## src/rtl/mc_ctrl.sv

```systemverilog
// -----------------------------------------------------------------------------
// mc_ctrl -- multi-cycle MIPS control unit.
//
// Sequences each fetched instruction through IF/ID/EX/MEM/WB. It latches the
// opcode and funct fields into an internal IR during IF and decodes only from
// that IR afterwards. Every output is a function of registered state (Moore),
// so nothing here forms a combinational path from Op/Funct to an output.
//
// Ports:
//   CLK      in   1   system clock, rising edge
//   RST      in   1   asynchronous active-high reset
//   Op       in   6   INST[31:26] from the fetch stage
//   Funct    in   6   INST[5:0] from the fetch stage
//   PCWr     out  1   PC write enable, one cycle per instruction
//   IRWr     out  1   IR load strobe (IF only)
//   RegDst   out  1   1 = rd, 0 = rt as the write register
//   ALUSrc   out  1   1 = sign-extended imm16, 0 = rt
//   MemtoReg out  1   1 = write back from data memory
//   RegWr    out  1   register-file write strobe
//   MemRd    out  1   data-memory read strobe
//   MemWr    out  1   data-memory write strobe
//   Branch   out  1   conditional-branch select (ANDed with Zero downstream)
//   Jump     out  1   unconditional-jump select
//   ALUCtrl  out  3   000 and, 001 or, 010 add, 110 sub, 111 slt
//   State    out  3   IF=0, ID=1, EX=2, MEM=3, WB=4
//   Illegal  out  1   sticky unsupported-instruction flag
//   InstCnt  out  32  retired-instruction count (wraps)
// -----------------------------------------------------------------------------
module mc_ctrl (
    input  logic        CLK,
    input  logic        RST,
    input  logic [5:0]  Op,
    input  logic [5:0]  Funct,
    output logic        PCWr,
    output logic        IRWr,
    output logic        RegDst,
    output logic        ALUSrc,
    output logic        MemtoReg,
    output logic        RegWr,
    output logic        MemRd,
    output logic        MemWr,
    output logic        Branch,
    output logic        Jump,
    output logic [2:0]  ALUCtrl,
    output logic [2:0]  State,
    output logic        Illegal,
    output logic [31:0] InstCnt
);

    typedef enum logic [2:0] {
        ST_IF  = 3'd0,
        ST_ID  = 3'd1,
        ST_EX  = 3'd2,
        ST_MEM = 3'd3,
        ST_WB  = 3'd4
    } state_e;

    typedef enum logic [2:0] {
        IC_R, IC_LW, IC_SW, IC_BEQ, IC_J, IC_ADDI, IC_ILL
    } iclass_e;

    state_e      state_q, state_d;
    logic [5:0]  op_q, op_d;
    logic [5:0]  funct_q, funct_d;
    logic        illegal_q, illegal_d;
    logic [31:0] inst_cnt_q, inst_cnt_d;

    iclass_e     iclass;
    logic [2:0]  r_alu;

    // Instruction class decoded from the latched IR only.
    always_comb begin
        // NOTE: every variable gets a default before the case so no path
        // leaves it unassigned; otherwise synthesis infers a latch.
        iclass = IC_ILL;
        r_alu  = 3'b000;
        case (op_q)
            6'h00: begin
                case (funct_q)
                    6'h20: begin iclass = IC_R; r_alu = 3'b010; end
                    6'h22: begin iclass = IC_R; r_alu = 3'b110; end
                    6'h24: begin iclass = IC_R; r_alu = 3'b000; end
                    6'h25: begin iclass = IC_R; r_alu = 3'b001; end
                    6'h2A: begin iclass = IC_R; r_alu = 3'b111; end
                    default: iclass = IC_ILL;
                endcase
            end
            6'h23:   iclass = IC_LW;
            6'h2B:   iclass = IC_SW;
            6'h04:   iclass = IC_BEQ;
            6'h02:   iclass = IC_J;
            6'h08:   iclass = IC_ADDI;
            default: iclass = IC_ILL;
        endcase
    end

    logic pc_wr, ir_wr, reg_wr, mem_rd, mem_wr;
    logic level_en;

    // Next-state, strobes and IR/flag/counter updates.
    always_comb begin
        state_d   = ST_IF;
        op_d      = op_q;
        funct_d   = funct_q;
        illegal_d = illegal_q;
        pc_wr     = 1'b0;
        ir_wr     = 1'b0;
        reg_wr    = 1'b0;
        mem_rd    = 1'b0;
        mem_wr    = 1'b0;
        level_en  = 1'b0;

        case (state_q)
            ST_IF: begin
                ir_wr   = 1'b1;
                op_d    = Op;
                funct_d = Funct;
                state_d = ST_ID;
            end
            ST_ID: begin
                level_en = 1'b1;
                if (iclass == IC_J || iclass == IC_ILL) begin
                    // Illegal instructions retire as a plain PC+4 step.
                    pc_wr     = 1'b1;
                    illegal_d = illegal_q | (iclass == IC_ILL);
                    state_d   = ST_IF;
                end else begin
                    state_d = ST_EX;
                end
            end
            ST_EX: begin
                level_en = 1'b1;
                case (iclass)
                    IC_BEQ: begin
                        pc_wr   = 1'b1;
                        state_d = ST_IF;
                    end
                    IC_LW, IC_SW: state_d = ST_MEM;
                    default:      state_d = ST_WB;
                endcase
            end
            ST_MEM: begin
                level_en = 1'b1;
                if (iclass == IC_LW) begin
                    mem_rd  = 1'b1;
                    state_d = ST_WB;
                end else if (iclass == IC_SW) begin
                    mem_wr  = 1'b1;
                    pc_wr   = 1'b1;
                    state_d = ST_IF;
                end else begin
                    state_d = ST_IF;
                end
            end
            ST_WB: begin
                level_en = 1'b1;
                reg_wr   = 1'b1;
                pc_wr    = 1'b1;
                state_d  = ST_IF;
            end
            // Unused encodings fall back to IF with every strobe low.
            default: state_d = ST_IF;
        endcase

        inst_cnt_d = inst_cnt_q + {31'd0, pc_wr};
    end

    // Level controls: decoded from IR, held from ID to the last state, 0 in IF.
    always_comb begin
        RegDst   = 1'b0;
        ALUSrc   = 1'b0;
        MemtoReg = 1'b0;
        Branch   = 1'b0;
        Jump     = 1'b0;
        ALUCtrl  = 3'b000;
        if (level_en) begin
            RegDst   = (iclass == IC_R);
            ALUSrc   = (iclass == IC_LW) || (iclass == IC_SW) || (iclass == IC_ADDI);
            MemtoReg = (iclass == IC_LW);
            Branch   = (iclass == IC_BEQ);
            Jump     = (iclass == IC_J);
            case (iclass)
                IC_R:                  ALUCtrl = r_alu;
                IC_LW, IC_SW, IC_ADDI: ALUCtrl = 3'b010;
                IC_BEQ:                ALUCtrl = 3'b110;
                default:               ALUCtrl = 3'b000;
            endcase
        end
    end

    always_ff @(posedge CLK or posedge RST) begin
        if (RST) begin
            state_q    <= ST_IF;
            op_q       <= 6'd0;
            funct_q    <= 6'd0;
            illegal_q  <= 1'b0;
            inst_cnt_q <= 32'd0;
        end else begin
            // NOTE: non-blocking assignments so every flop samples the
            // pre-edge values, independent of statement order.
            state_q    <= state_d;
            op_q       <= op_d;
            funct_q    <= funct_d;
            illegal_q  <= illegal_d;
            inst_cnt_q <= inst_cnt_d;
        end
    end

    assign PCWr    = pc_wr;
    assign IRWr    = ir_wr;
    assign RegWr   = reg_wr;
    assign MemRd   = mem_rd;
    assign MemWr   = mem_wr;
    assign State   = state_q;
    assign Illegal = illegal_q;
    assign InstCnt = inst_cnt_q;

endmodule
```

--

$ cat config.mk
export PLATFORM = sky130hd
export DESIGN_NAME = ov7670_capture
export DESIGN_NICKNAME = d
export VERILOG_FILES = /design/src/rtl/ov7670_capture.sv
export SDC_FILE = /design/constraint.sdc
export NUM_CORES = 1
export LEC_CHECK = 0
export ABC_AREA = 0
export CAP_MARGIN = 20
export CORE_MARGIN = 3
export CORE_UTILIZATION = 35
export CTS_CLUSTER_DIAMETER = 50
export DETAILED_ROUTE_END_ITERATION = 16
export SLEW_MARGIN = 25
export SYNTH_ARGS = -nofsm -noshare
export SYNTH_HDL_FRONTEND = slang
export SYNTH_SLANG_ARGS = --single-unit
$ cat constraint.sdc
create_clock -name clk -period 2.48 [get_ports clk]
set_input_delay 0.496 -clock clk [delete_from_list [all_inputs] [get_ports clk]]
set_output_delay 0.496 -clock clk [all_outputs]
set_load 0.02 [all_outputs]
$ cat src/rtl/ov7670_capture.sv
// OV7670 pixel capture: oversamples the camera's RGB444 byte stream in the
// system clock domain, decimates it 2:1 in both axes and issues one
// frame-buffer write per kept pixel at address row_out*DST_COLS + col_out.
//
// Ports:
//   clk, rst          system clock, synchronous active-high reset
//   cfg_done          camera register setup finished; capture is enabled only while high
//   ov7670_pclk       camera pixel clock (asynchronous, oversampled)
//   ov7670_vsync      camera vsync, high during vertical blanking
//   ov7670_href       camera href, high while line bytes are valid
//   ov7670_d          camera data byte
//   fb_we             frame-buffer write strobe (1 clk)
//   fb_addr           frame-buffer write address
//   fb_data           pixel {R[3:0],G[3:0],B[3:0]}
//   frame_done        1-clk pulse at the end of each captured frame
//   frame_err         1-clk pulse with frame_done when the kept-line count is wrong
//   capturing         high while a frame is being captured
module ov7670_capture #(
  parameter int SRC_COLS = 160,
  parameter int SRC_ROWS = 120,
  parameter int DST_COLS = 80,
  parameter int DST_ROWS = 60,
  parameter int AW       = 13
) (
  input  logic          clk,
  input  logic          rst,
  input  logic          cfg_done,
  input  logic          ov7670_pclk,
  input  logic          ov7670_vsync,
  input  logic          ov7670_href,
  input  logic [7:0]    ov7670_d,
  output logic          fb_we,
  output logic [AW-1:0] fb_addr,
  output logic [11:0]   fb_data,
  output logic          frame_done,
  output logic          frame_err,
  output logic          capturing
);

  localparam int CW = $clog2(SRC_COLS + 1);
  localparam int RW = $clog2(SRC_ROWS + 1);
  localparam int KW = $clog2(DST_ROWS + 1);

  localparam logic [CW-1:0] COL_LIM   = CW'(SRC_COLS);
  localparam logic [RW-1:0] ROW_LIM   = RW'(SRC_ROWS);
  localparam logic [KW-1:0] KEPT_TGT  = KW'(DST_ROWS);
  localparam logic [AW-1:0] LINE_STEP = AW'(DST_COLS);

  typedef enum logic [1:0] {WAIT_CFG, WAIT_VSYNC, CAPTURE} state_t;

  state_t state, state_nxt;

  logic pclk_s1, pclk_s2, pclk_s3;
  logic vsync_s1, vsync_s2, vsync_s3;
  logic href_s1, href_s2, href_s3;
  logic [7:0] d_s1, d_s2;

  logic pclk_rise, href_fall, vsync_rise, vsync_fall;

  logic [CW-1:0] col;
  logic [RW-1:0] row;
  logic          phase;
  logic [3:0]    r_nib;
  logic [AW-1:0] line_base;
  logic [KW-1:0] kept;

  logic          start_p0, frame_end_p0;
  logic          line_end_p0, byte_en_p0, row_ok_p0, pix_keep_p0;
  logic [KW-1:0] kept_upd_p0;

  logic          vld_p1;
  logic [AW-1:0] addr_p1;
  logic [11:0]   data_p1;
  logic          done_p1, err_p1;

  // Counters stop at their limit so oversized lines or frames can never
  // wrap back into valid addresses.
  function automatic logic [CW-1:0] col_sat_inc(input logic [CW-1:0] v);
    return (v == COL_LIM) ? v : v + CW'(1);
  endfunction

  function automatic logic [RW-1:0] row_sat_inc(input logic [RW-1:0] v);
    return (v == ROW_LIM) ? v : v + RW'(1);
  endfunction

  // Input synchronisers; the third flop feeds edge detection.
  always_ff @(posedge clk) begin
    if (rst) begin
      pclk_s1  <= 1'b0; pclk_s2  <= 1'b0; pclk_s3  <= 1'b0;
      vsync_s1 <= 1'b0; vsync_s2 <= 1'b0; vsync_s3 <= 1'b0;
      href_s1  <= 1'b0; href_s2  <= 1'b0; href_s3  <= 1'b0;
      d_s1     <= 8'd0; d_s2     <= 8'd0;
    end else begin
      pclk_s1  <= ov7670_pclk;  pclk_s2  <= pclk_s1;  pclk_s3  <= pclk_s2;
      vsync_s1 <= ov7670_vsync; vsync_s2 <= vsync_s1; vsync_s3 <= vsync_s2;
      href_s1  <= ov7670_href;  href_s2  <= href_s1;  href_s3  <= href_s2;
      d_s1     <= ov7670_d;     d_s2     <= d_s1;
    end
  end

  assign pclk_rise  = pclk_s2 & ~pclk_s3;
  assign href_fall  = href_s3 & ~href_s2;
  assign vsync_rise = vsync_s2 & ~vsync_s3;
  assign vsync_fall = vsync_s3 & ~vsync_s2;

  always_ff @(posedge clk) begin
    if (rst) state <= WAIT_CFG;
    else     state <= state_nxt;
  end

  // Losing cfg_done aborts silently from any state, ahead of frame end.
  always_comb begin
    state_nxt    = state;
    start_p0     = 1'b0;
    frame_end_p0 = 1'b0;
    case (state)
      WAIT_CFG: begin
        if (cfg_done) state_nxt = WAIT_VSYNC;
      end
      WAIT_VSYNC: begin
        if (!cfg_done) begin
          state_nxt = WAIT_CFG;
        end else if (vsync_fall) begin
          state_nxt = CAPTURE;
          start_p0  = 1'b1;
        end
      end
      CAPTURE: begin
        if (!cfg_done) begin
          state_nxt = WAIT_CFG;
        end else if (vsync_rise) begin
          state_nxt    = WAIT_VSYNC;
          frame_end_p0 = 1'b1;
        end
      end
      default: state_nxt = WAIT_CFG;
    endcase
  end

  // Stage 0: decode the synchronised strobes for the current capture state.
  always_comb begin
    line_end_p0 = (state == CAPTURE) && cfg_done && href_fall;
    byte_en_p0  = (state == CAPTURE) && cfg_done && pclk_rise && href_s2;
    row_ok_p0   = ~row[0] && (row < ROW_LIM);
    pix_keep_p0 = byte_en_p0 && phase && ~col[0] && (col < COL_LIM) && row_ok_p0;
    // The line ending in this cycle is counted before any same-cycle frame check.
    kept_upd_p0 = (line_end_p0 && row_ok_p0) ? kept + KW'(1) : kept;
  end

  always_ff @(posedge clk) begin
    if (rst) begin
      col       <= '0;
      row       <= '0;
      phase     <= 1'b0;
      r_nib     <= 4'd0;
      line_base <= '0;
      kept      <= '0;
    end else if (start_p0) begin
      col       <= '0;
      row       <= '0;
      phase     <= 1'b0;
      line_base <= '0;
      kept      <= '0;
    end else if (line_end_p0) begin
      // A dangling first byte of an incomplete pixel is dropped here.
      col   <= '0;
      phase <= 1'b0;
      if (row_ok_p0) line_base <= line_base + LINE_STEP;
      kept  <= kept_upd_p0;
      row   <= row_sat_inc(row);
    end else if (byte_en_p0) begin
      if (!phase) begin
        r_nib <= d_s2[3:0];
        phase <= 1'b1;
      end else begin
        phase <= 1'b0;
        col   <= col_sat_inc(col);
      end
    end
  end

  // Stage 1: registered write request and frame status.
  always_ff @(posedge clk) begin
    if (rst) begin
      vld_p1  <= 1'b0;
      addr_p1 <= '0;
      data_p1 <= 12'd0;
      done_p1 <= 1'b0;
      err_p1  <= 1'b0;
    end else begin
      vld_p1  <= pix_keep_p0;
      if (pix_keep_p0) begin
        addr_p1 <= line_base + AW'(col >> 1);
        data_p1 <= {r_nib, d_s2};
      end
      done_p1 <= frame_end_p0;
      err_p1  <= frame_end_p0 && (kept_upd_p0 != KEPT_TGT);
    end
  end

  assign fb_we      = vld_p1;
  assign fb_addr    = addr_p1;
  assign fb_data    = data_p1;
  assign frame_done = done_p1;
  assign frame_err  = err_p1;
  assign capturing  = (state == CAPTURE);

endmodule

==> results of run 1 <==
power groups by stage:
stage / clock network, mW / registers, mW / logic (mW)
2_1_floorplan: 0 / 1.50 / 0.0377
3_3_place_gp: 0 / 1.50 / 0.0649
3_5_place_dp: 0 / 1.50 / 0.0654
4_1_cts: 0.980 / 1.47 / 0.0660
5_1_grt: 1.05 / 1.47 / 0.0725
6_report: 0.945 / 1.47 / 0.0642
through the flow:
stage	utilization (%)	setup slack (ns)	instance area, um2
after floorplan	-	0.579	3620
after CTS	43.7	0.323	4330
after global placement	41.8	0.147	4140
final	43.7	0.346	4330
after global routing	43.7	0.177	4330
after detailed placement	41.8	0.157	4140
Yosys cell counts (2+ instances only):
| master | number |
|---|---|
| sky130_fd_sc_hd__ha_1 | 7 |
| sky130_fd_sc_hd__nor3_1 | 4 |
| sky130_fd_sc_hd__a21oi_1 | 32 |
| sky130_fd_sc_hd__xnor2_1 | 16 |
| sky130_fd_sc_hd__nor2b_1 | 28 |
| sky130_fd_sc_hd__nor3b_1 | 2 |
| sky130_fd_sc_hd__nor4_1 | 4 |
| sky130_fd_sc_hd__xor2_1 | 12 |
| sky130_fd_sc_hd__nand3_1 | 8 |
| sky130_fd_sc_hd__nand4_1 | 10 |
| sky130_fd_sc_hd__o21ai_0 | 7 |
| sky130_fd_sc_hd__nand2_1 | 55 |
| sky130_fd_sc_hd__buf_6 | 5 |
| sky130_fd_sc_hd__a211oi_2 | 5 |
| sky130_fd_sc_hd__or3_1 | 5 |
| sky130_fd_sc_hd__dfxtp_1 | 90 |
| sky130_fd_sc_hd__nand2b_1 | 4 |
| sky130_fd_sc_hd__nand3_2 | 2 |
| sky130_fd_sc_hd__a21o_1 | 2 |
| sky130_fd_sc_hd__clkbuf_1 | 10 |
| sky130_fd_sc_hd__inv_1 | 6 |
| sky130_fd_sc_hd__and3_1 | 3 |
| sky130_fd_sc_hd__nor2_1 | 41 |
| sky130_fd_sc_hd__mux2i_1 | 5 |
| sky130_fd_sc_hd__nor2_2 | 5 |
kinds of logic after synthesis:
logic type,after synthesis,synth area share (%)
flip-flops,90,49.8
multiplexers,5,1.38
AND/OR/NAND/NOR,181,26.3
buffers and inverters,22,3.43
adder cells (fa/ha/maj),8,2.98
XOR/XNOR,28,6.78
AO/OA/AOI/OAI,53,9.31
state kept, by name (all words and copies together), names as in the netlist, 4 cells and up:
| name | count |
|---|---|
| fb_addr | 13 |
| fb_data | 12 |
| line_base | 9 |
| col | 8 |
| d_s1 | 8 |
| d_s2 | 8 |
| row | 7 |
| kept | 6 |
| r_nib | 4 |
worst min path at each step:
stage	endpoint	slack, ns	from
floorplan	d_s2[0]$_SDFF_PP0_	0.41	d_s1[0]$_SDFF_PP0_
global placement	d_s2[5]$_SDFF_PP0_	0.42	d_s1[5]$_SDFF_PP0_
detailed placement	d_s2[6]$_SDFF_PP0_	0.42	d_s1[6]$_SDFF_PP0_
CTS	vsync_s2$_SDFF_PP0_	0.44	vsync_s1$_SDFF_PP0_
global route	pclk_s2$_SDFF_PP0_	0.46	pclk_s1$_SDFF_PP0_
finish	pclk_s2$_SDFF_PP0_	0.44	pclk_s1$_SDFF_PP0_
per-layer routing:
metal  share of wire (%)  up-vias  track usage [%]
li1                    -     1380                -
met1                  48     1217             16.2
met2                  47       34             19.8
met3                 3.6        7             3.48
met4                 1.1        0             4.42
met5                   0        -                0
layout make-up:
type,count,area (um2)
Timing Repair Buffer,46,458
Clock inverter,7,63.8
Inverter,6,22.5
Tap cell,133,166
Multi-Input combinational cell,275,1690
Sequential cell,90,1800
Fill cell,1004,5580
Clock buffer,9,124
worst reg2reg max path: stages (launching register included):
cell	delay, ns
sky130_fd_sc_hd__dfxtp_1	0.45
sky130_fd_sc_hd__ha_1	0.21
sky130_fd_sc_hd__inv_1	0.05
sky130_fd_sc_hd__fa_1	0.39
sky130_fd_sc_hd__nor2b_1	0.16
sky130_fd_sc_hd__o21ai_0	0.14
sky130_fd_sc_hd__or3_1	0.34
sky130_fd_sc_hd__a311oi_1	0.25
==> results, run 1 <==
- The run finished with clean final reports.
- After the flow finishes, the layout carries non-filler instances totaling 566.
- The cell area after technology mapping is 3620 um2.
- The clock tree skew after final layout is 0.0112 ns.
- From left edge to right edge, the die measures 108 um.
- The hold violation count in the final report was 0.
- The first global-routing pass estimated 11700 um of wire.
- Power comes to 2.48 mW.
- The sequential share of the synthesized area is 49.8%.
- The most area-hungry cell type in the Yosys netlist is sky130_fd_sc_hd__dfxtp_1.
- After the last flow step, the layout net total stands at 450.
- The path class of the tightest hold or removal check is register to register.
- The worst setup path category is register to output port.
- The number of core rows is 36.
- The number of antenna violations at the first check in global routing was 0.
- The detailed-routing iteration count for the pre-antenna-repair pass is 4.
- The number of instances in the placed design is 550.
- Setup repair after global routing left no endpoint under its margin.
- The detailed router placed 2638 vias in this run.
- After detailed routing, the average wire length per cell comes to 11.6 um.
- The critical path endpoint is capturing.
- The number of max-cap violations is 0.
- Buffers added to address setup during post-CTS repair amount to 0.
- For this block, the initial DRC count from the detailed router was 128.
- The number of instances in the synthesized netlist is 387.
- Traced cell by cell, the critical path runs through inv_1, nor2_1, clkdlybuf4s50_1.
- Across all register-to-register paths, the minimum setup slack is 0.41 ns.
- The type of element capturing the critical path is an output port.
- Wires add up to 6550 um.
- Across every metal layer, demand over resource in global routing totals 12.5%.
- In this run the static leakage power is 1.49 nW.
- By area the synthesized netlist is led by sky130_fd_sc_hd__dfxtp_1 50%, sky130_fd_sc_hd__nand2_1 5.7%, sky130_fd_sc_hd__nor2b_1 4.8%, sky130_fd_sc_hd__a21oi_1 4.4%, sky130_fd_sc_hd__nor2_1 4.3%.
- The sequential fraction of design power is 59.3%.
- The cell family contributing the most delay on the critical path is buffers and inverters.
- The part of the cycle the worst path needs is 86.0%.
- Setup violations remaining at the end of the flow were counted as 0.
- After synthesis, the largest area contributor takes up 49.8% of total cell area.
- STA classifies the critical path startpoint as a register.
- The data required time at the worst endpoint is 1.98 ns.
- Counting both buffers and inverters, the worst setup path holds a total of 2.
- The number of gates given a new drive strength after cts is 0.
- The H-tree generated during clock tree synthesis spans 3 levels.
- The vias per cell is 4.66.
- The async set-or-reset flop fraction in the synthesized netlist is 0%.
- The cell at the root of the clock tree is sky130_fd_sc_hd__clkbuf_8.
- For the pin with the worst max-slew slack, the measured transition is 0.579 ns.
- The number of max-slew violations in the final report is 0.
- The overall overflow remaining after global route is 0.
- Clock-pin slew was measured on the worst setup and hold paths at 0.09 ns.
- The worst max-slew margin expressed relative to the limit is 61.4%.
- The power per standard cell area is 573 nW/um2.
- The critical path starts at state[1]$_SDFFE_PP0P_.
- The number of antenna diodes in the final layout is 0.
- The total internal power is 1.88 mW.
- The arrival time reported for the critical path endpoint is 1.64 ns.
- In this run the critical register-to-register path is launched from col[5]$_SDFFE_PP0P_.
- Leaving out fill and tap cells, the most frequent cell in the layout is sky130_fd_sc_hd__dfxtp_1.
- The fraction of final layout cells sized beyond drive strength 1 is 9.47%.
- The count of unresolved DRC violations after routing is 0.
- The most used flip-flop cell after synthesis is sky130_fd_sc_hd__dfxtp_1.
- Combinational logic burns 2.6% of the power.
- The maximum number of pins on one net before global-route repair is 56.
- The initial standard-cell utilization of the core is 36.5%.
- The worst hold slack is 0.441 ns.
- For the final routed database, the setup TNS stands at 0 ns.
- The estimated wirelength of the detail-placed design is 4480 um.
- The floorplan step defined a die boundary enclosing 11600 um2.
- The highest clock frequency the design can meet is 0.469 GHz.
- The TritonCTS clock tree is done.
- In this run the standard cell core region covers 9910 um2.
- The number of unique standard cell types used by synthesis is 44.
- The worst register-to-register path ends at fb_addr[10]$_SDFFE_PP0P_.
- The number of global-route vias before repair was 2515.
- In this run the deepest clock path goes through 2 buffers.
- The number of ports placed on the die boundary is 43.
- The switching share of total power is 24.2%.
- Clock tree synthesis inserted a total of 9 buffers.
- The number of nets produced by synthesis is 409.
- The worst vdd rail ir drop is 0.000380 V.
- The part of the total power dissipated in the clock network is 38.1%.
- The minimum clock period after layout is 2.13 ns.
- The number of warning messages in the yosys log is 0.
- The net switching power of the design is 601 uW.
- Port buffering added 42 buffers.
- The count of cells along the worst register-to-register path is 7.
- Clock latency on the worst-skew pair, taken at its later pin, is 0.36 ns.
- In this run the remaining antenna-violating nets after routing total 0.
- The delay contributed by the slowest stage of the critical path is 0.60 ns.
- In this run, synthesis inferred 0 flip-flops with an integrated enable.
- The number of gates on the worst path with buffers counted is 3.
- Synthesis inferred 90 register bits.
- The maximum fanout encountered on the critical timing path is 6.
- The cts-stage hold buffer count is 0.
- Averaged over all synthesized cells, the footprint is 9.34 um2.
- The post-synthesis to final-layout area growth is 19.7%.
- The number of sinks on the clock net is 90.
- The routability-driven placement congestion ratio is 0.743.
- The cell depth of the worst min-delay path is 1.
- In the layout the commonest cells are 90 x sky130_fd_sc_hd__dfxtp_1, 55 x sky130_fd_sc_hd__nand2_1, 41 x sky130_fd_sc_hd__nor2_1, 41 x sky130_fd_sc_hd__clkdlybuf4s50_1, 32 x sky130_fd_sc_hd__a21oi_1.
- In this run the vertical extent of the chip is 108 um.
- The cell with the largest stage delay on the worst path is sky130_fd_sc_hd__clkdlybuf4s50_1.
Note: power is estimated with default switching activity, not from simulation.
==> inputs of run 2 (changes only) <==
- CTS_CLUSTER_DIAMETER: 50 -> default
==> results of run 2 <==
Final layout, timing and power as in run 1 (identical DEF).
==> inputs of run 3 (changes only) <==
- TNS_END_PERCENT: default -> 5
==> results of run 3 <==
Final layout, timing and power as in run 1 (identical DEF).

Problem description:
What lines above contain the word "before"? Please copy each one.

Finished exercise:
        // NOTE: every variable gets a default before the case so no path
    // The line ending in this cycle is counted before any same-cycle frame check.
- The maximum number of pins on one net before global-route repair is 56.
- The number of global-route vias before repair was 2515.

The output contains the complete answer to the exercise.